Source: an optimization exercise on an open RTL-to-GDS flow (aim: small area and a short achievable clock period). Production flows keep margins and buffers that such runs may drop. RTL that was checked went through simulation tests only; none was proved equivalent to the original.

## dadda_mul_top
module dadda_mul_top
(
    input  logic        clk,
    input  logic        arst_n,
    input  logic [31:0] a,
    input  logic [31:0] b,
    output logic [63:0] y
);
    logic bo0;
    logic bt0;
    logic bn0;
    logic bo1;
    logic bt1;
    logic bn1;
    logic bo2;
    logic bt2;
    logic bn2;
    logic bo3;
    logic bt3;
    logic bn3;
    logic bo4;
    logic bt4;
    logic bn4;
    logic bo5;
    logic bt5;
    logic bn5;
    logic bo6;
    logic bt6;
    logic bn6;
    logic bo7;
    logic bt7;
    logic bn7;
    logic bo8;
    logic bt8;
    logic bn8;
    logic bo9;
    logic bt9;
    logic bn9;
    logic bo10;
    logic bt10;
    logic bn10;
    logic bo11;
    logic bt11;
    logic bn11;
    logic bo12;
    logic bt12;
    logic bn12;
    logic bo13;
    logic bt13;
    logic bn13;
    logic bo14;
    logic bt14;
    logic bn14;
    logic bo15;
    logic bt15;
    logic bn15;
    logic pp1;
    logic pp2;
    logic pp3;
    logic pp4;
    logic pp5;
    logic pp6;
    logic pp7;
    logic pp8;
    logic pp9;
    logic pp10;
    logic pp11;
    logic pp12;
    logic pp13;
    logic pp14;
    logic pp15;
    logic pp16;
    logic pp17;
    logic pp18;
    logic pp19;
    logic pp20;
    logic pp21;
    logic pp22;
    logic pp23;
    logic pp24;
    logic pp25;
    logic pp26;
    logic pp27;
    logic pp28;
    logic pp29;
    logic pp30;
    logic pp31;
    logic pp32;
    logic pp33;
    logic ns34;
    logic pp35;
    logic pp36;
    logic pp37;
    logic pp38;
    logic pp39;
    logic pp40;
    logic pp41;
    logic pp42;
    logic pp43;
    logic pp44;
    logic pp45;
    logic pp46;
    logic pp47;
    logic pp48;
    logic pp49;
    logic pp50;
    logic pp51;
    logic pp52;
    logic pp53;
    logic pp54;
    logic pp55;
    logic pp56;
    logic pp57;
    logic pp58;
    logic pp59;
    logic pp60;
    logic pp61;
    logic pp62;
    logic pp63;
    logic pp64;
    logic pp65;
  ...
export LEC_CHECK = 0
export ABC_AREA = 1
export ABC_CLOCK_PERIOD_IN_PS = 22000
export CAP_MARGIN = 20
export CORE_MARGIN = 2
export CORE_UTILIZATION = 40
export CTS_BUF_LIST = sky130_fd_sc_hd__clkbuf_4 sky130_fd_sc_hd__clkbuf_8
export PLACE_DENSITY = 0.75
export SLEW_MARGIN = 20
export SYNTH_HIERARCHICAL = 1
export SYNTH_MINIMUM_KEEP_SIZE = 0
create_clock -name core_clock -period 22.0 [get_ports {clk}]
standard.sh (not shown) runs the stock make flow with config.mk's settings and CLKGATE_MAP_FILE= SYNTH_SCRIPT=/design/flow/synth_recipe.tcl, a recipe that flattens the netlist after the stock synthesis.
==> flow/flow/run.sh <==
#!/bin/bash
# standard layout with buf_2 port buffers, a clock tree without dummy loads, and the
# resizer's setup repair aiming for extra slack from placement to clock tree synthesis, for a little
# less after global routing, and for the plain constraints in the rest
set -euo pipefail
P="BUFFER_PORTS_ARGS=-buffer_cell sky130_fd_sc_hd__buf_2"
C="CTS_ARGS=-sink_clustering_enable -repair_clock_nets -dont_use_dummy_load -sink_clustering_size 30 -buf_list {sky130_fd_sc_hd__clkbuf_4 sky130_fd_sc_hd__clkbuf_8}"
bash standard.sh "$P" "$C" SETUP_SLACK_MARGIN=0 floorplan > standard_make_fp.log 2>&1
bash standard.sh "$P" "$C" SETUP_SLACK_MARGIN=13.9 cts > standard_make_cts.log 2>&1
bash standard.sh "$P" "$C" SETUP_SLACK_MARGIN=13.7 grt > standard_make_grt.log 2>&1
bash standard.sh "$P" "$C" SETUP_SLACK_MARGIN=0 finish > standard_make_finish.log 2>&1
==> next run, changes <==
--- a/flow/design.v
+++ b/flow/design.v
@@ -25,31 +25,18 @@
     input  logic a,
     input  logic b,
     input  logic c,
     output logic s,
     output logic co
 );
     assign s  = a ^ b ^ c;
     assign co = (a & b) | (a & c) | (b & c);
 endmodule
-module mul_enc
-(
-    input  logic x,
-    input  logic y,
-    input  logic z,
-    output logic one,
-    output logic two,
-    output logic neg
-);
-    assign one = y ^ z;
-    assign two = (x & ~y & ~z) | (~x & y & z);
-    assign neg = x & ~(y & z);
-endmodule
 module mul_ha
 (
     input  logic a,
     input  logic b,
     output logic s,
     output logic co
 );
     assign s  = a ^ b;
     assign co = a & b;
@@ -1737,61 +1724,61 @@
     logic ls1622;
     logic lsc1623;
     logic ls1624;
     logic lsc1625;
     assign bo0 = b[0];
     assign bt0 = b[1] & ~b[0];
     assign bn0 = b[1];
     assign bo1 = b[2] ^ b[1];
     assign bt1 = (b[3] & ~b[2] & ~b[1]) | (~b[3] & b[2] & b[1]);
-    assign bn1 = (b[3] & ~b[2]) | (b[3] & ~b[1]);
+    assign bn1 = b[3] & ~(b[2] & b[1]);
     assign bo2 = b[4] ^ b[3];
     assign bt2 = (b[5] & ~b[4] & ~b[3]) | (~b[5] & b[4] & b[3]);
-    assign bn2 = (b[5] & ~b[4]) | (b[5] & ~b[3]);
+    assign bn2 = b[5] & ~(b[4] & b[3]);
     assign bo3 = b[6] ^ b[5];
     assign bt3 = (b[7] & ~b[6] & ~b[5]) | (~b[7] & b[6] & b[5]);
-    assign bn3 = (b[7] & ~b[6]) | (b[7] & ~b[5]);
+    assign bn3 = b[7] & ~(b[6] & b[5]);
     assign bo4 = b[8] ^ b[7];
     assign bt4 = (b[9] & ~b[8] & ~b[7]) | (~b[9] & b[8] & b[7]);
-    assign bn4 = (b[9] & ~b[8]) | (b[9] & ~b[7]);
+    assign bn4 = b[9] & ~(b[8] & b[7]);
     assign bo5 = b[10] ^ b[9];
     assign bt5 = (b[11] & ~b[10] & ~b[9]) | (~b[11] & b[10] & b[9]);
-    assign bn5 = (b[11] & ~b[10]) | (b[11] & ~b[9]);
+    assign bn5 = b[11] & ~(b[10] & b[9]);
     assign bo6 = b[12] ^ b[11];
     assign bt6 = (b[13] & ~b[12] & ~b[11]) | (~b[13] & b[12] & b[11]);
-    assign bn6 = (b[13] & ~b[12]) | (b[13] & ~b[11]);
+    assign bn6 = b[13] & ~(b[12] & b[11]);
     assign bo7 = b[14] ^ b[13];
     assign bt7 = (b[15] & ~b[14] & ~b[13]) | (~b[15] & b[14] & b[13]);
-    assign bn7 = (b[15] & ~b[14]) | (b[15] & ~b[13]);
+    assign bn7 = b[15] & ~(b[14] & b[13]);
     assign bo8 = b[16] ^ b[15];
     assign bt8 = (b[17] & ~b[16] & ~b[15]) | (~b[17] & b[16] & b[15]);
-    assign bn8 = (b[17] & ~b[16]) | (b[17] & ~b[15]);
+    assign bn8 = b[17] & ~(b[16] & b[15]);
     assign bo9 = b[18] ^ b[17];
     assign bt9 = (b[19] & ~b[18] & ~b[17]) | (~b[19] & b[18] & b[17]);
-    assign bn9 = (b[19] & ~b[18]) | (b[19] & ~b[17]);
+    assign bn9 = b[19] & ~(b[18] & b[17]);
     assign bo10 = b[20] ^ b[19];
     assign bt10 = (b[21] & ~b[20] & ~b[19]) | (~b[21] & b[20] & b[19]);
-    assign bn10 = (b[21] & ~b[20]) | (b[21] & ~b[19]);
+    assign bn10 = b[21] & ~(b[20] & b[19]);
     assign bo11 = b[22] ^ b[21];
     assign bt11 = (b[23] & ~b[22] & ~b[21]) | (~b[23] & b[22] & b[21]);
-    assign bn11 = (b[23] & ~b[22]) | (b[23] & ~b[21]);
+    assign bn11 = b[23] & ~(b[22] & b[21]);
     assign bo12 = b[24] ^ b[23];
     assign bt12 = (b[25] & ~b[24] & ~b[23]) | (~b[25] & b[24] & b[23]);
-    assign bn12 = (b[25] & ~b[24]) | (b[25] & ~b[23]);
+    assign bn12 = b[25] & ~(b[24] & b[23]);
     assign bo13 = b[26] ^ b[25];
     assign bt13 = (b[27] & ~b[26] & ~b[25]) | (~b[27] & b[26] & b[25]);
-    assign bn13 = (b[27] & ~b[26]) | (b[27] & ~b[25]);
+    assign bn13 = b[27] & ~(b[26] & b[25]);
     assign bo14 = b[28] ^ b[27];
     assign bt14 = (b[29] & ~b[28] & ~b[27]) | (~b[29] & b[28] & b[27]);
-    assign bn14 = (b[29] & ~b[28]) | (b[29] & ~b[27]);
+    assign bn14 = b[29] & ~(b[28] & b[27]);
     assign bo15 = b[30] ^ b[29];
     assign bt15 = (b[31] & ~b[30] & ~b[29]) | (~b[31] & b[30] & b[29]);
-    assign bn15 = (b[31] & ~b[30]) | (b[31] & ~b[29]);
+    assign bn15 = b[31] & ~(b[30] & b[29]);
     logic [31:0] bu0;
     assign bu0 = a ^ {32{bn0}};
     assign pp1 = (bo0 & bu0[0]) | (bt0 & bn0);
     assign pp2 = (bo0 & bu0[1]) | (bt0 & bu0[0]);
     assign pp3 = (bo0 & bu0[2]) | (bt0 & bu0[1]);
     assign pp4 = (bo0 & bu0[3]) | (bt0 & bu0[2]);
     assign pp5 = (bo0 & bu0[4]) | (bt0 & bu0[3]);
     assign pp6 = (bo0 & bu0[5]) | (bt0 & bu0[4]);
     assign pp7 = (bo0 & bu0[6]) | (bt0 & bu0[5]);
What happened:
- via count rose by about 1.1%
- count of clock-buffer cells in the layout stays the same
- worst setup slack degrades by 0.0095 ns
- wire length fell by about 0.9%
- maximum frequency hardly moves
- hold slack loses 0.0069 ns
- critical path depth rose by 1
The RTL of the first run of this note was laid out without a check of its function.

————

● **GOAL OF THE EXERCISE**: Copy each line of the data that includes the word "without".

● **TASK RESPONSE**:
# standard layout with buf_2 port buffers, a clock tree without dummy loads, and the
The RTL of the first run of this note was laid out without a check of its function.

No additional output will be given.